Radar Brothers Eight

(Merge Records) Rating - 8/10

The latest album from the Los Angeles-based Radar Brothers will not overpower you. It won't floor you with its precision and it doesn't have any particularly catchy songs that stand out. That's just not their style, man.

What Eight does have is a soothing, mellow atmosphere sprinkled with some beautiful melodies and nice sonic touches. It's an expertly paced exercise in relaxation or deep thinking. The songs carry you along their meandering paths, and then an hour has passed and you're still waiting for the first song to end; the genius of it being how effortlessly it envelops you.

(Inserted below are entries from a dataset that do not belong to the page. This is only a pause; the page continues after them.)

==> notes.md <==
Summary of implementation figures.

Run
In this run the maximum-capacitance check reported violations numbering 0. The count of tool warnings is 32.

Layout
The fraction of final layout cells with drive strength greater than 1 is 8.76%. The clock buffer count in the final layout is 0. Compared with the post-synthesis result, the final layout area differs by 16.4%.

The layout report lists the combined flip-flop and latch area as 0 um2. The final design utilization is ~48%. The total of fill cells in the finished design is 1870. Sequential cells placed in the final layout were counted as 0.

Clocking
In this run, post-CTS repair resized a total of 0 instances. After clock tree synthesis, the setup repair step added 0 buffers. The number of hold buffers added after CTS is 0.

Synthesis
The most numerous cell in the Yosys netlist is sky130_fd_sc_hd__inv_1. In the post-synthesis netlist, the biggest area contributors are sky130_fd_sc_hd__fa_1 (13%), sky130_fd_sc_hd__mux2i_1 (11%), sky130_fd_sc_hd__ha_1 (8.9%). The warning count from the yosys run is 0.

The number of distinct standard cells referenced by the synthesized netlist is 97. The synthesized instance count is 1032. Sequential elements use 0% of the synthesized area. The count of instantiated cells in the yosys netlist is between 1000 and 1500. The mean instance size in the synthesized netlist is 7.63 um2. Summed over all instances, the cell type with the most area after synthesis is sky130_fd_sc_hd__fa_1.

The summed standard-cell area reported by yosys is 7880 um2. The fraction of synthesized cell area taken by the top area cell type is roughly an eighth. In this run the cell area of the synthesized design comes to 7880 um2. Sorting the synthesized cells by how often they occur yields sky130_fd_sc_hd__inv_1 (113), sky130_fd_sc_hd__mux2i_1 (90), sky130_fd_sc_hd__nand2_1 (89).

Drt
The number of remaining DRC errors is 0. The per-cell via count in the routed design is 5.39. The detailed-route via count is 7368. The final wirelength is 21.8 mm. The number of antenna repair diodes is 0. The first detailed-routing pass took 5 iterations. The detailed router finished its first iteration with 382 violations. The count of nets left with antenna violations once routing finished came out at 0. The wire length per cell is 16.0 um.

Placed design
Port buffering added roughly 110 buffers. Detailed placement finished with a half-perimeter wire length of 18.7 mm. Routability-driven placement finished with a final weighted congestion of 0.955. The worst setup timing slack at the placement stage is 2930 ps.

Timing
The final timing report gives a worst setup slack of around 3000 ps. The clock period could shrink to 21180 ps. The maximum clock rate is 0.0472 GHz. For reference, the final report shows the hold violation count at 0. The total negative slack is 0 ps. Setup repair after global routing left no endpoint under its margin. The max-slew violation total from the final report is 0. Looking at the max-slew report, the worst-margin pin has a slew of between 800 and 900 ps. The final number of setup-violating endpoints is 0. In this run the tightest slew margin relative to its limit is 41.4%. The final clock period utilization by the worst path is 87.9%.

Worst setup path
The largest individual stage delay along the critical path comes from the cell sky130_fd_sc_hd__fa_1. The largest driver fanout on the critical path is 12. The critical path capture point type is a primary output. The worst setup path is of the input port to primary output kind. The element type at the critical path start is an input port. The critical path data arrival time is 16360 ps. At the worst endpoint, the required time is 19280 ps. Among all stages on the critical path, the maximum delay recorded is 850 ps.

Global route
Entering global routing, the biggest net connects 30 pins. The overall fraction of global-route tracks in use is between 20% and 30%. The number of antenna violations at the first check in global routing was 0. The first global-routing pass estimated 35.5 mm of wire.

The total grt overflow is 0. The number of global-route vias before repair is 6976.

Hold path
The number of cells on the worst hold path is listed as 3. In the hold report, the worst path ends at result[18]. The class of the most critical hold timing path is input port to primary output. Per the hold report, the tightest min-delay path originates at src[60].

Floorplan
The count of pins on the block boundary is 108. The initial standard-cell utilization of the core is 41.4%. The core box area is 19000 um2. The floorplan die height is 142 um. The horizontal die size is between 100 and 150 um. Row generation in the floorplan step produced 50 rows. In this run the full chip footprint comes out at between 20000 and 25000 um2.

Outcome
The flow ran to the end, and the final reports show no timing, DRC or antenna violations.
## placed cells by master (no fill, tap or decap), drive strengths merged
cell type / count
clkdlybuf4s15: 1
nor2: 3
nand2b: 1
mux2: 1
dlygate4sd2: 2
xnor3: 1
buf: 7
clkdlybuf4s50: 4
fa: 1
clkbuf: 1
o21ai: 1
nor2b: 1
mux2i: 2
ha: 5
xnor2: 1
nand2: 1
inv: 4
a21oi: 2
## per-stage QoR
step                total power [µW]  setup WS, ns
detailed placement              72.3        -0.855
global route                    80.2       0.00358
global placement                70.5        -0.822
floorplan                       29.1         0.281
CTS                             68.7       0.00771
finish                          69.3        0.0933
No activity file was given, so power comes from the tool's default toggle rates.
==> design.v <==
`timescale 1ns/1ps
module control_unit(
            input clk,
			input wire go,		 
			input wire [1:0] op,	 
			input wire rst,		 
			output reg [1:0] s1, 	 
			output reg [1:0] WA, 	 
			output reg WE,	      	 
			output reg [1:0] RAA, 	 
			output reg [1:0] RAB, 	 
			output reg REA,		 
			output reg REB, 	 
			output reg [1:0] C, 	 
			output reg s2,		 
			output wire [3:0] CS, 	 
			output reg done);	 
	reg [3:0]cs, ns;
	assign CS = cs;  
	localparam s0_IDLE = 4'b0000;
	localparam s1_WRITE1 = 4'b0001;
	localparam	s2_WRITE2 = 4'b0010; 
	localparam	s3_READ = 4'b0011;
	localparam	s4_ADD = 4'b0100;
	localparam	s5_SUB = 4'b0101;
	localparam	s6_AND = 4'b0110;
	localparam	s7_XOR = 4'b0111;
	localparam	s8_OUTPUT = 4'b1000;
	localparam ADD = 2'b11;
	localparam SUB = 2'b10;
	localparam	AND = 2'b01;
	localparam	XOR = 0;
    initial begin
        cs = s0_IDLE;
    end
	always @(posedge clk) begin
	   if(rst == 1)
	       cs <= s0_IDLE;
	    else cs <= ns;
	end
	always @(go, op, cs) begin
		case(cs) 
			s0_IDLE: begin 
			             if(go) ns = s1_WRITE1;
			             else ns = s0_IDLE;
			         end
		    s1_WRITE1: ns = s2_WRITE2;
			s2_WRITE2: ns = s3_READ;
			s3_READ: 
				case(op)
					ADD: ns = s4_ADD;
					SUB: ns = s5_SUB;
					AND: ns = s6_AND;
					XOR: ns = s7_XOR;
					default: ns = s7_XOR;  
				endcase
			s4_ADD: ns = s8_OUTPUT; 
			s5_SUB: ns = s8_OUTPUT;
			s6_AND: ns = s8_OUTPUT;
			s7_XOR:	ns = s8_OUTPUT;
			s8_OUTPUT: ns = s0_IDLE;
			default: ns = cs;	
		endcase
	end
	always @(cs) begin
		case(cs) 
			s0_IDLE: begin s1 = 1; WA = 0; WE = 0; RAA = 0; REA = 0; RAB = 0; REB = 0; C = 0; s2 = 0; done = 0; end
			s1_WRITE1: begin s1 = 3; WA = 1; WE = 1; RAA = 0; REA = 0; RAB = 0; REB = 0; C = 0; s2 = 0; done = 0; end
			s2_WRITE2:  begin s1 = 2; WA = 2; WE = 1; RAA = 0; REA = 0; RAB = 0; REB = 0; C = 0; s2 = 0; done = 0; end
			s3_READ:  begin s1 = 1; WA = 0; WE = 0; RAA = 0; REA = 0; RAB = 0; REB = 0; C = 0; s2 = 0; done = 0; end
			s4_ADD:  begin s1 = 0; WA = 3; WE = 1; RAA = 1; REA = 1; RAB = 2; REB = 1; C = 0; s2 = 0; done = 0; end
			s5_SUB:  begin s1 = 0; WA = 3; WE = 1; RAA = 1; REA = 1; RAB = 2; REB = 1; C = 1; s2 = 0; done = 0; end
			s6_AND:  begin s1 = 0; WA = 3; WE = 1; RAA = 1; REA = 1; RAB = 2; REB = 1; C = 2; s2 = 0; done = 0; end
			s7_XOR:  begin s1 = 0; WA = 3; WE = 1; RAA = 1; REA = 1; RAB = 2; REB = 1; C = 3; s2 = 0; done = 0; end
			s8_OUTPUT:  begin s1 = 1; WA = 0; WE = 0; RAA = 3; REA = 1; RAB = 3; REB = 1; C = 2; s2 = 1; done = 1; end
		endcase
	end
endmodule
File: /design/flow/design.v
module CPU(IR,Data_in,PC,Address_out,Data_out,MW,clk,reset);
	input clk,reset;
	input [15:0] IR;
	input [7:0] Data_in;
	output MW;
	output [7:0] PC,Address_out,Data_out;
	reg [7:0] PC,Address_out,Data_out,OP;
	reg [6:0] Opcode;
	reg [7:0] R [0:7];
	reg [5:0] AD;
	reg [2:0] DR,SA,SB;
	reg MW;
	initial begin
	end
	always @(*) begin
	 Address_out = R[SA];
	 Data_out=R[SB]; 
	end
	always @ (posedge clk) begin
		if(reset)begin
			PC = 0;
		end
		Opcode = IR[15:9];
		DR = IR[8:6];
		SA = IR[5:3];
		SB = IR[2:0];
		OP = {4'b0000,IR[2:0]};
		AD = {IR[8:6],IR[2:0]};
		MW = IR[14]&!IR[15];
		if ((IR[15]&&IR[14])==0)
			PC = PC+1;
		#1
		case(Opcode)
			7'b0000000: R[DR]=R[SA]; 
			7'b0000001: R[DR]=R[SA]+1; 
			7'b0000010: R[DR]=R[SA]+R[SB]; 
			7'b0000101: R[DR]=R[SA]-R[SB]; 
			7'b0000110: R[DR]=R[SA]-1; 
			7'b0001000: R[DR]=R[SA]&R[SB]; 
			7'b0001001: R[DR]=R[SA]|R[SB]; 
			7'b0001010: R[DR]=R[SA]^R[SB]; 
			7'b0001011: R[DR]=~R[SA]+1; 
			7'b0001100: R[DR]=R[SB]; 
			7'b0001101: R[DR]=R[SB]>>1; 
			7'b0001110: R[DR]=R[SB]<<1; 
			7'b1001100: R[DR]=OP; 
			7'b1000010: R[DR]=R[SA]+OP; 
			7'b0010000: R[DR]=Data_in; 
			7'b1100000: 
				begin
					if(R[SA]==0) PC = PC+AD;
					else PC = PC+1;
				end 
			7'b1100001: 
				begin
					if(R[SA]<0) PC = PC+AD;
					else PC = PC+1;
				end  
			7'b1110000: PC = R[SA]; 
		endcase
	end
endmodule
File: /design/flow/run.sh
#!/bin/bash
# OpenROAD 26Q1-2900-gdf79404cd8, Yosys 0.63+post, stock flow scripts
make -C /OpenROAD-flow-scripts/flow DESIGN_CONFIG=/design/flow/config.mk WORK_HOME=/design/flow/orfs finish
File: /design/flow/config.mk
export PLATFORM = sky130hd
export DESIGN_NAME = CPU
export DESIGN_NICKNAME = CPU
export VERILOG_FILES = /design/flow/design.v
export SDC_FILE = /design/flow/constraint.sdc
export NUM_CORES = 4
export LEC_CHECK = 1
export CORE_UTILIZATION = 40
File: /design/flow/constraint.sdc
current_design CPU

set clk_period 6.4
set clk_io_pct 0.2

create_clock -name clk0 -period $clk_period [get_ports {clk}]

set non_clock_inputs [all_inputs -no_clocks]
set_input_delay [expr $clk_period * $clk_io_pct] -clock clk0 $non_clock_inputs
set_output_delay [expr $clk_period * $clk_io_pct] -clock clk0 [all_outputs]
==> flow_summary_export.csv <==
group,metric,value,unit
global_routing,globalRouteTotalUtil,0.272,
min_path,hold_depth,3,
drt,drtAntennaViolNets,0,
timing,setup_tns,0,ps
clocking,cts_htree_levels,3,
clocking,ctsRootBufferMaster,"clkbuf_16",
cells_and_area,layout-drive-gt1-share,0.136,
power,powerDensity,191,nW/µm²
min_path,hold_path.class,"flop to flop",
timing,rsz0062_at_grt,"false",
drt,drc,0,
power,power_frac_seq,0.376,
setup_path,cp_max_fo,14,
yosys,ys_seq_frac,0.316,
place,placed_area,7810,µm²
global_routing,grt_first_pass_wirelength,35.5,mm
drt,via_count,6387,
clocking,cts_tree,"done",
floorplan,die_x,134,µm
cells_and_area,fillers,1522,
setup_path,crit_required,6440,ps
setup_path,critPathBufInv,3,
clocking,cts_sinks,79,
global_routing,grt_max_degree,25,
drt,antenna_cells,0,
setup_path,path_delay_family,"AND-OR/OR-AND gates",
global_routing,grt_pass1_vias,6026,
yosys,flop_cell,"edfxtp_1",
cells_and_area,design_area,8160,µm²
yosys,ys_ff,79,
timing,period_minus_slack,5500,ps
timing,hold_violations,0,
yosys,ys_cells,738,
timing,post-route-period-util,0.859,
global_routing,grt-ovfl-total,0,
power,p_leak,3.02,nW
yosys,yosys_warnings,2,
power,ir_drop,139,µV
timing,worstMarginPinSlew,876,ps
place,port_buffers,50,
setup_path,crit_arrival,5540,ps
timing,max_freq,0.182,GHz
yosys,synth_cells,738,
clocking,cts_buffers,9,
setup_path,critPathMostFrequentCell,"a21oi_1",
floorplan,fp-utilization,0.407,
floorplan,core-area,17200,µm²
clocking,cts_resized,0,
place,dp_hpwl,16.9,mm
drt,drt-initial-drc-count,588,
timing,setup_violations,0,
clocking,cts_hold_buffers,0,
timing,max_slew_margin,0.410,
yosys,ys_area,7020,µm²
clocking,clkLatencyLatePin,340,ps
setup_path,worst_r2r_path_depth,13,
floorplan,num_io_pins,51,
cells_and_area,final_core_util,0.474,
yosys,avgSynthCellArea,9.51,µm²
timing,slew_violations,0,
yosys,syn-cell-area,7020,µm²
power,p_clk_frac,0.390,
yosys,synth_cell_types,78,
status,status,"finished clean",
setup_path,critPathLaunchType,"primary input",
setup_path,path_class,"primary input to flop",
cells_and_area,areaGrowthSynthToFinish,16.3,%
drt,wl_per_cell,22.7,µm
power,p_comb_frac,0.234,
drt,via_per_inst,6.31,
setup_path,slowest_stage,"clkdlybuf4s50_1",
floorplan,floorplan.rows,48,
setup_path,worst_path_largest_cell_delay,840,ps
timing,finalClockSkew,8.82,ps
floorplan,die_y,134,µm
clocking,clock_path_buffers,2,
clocking,path_clk_slew,60,ps
setup_path,worstSetupPathDepth,16,
drt,first_pass_iters,6,
yosys,synthArstFlopShare,0,
job,tool_warnings,33,
power,p_sw_frac,0.283,
clocking,cts_setup_buffers,0,
yosys,edf_count,64,
drt,routed_wl,23.0,mm
setup_path,crit_chain,"clkdlybuf4s50_1, buf_4, mux2_2, a221o_1, o22a_1, inv_2, nand4_1, nand3_1, o211ai_1, ha_1, a21oi_1, o21bai_1, a21oi_1, xnor2_1, a221oi_1, nand2_1",
global_routing,antenna_found_initial,0,
place,gp_congestion,1.01,
power,p_switching,441,µW
cells_and_area,layout_top_cell,"edfxtp_1",
floorplan,die_area,18100,µm²
setup_path,endpoint_kind,"flop",
cells_and_area,final_cell_mix,"edfxtp_1 (64), nand2_1 (56), clkdlybuf4s50_1 (50)",
job,cap_violations,0,
power,intPower,1.12,mW
==> /design/flow/design.v <==
module LAB09(G,A,B,Cin,S0,S1,S2);
input [7:0] A;
input [7:0] B;
input Cin;
input S0;
input S1;
input S2;
output [7:0] G;
reg [7:0] G;
always @(*)begin
	case({S2,S1,S0,Cin})
	4'b0000:
		G=A;
	4'b0001:
		G=A+1;
	4'b0010:
		G=A+B;
	4'b0011:
		G=A+B+1;
	4'b0100:
		G=A+~B;
	4'b0101:
		G=A+~B+1;
	4'b0110:
		G=A-1;
	4'b0111:
		G=A;
	4'b1000:
		G=A&B;
	4'b1100:
		G=A&B;	
	4'b1001:
		G=A|B;
	4'b1101:
		G=A|B;
	4'b1010:
		G=A^B;
	4'b1110:
		G=A^B;
	4'b1x11:
		G=~A;
	4'b1111:
		G=~A;
	endcase
end 
endmodule
==> ./design.v <==
module register
#(parameter WIDTH=8)
(
    input                clean,
    input                clk,
    input                load,
    input  [WIDTH-1: 0]  load_data,
    output [WIDTH-1: 0]  data
);
reg [WIDTH-1: 0]  d;
always @(posedge clk) begin
    if(clean == 1'b1) begin
       d <= 0; 
    end
    else begin
        if(load == 1'b1) begin
            d <= load_data;
        end
        else begin
            d <= d;
        end
    end
end
assign data = d;
endmodule
module function_unit(G,A,B,Cin,S0,S1,S2,N,Z,C,V);
input [7:0] A,B;
input Cin,S0,S1,S2;
output [7:0] G;
output N,Z,C,V;
reg V,C,N,Z;
reg [7:0] G;
always @(*)begin
	case({S2,S1,S0,Cin})
	4'b0000:
		G=A;
	4'b0001:
		begin
		G=A+1;
		if(A==8'b11111111)
		C=1;
		else
		C=0;
		end
	4'b0010:
		begin
		G=A+B;
		if((A[7]==1&G[7]==0)|(B[7]==1&G[7]==0)|(A[7]==1&B[7]==1))
		C=1;
		else
		C=0;
		end
	4'b0011:
		begin
		G=A+B+1;
		if((A[7]==1&G[7]==0)|(B[7]==1&G[7]==0)|(A[7]==1&B[7]==1))
		C=1;
		else if((A+B)==8'b11111111)
		C=1;
		else 
		C=0;
		end
	4'b0100:
		begin
		G=A+~B;
		if((A[7]==1&G[7]==0)|(~B[7]==1&G[7]==0)|(A[7]==1&~B[7]==1))
		C=1;
		else
		C=0;
		end
	4'b0101:
		begin
		G=A+~B+1;
		if((A[7]==1&G[7]==0)|(~B[7]==1&G[7]==0)|(A[7]==1&~B[7]==1))
		C=1;
		else if((A+~B)==8'b11111111)
		C=1;
		else 
		C=0;
		end
	4'b0110:
		begin
		G=A-1;
		if(A>0)
		C=1;
		else
		C=0;
		end
	4'b0111:
		G=A;
	4'b1000:
		G=A&B;	
	4'b1001:
		G=A|B;
	4'b1010:
		G=A^B;
	4'b1011:
		G=~A;
	4'b1100:
		G=B;
   4'b1101:
		G={1'b0, B[7:1]};
   4'b1110:
		G={B[6:0], 1'b0};
   4'b1111:
		G=8'hx;
	endcase
	if(G[7]==1)
	N=1;
	else
	N=0;
	if(G==8'b00000000)
	Z=1;
	else
	Z=0;
end
endmodule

The album is all about welcoming the listener to a musical landscape that is filled with soothing low tones and laid-back beats. The vocals seldom rise up past the bubbling melodies behind them, and the entire album feels like an ode to chillaxing. However, behind the stoner-rock veneer, Eight hides a lot of subtle variety in these eleven songs.

Generally, the tracks here are patient and mildly melancholy affairs that may take a few listens to really pick up some of the ambition behind them. For example, adding a racket of cymbals near the end of Change College of Law helps refresh listeners (or wake them up) before the next track returns to a sonic stupor. Meanwhile, Horse Down could be mistaken for an early Secret Machines hit with its despairing piano combined with droned-out guitars. The entire feel of the song makes it the perfect addition to any rainy-day playlist.

The album is such an exercise in cohesion that there really aren't any standout tracks to speak of. This may sound like a bad thing, but then, there aren't any songs that drag the album down, either. Although there are a few moments of deja vu on Eight, with parts of one song sounding very similar to another, they quickly find a way to shake free of any type of monotony.

Repeated listens help showcase the little touches, like the sudden urgency drummed up at the start of Reflections or the haunting lyrics of If We Were Banished, in which singer Jim Putnam repeatedly laments, this wasn't supposed to happen today, over fuzzed-out guitars.

While first impressions may leave Eight sounding a little too uniform for some peoples' tastes, the album's complexities are revealed over a few listens. The end result is a very ambitious piece of psychedelia-tinged indie rock that rewards patience with some truly inspired tweaks on the typical slow-jam formula.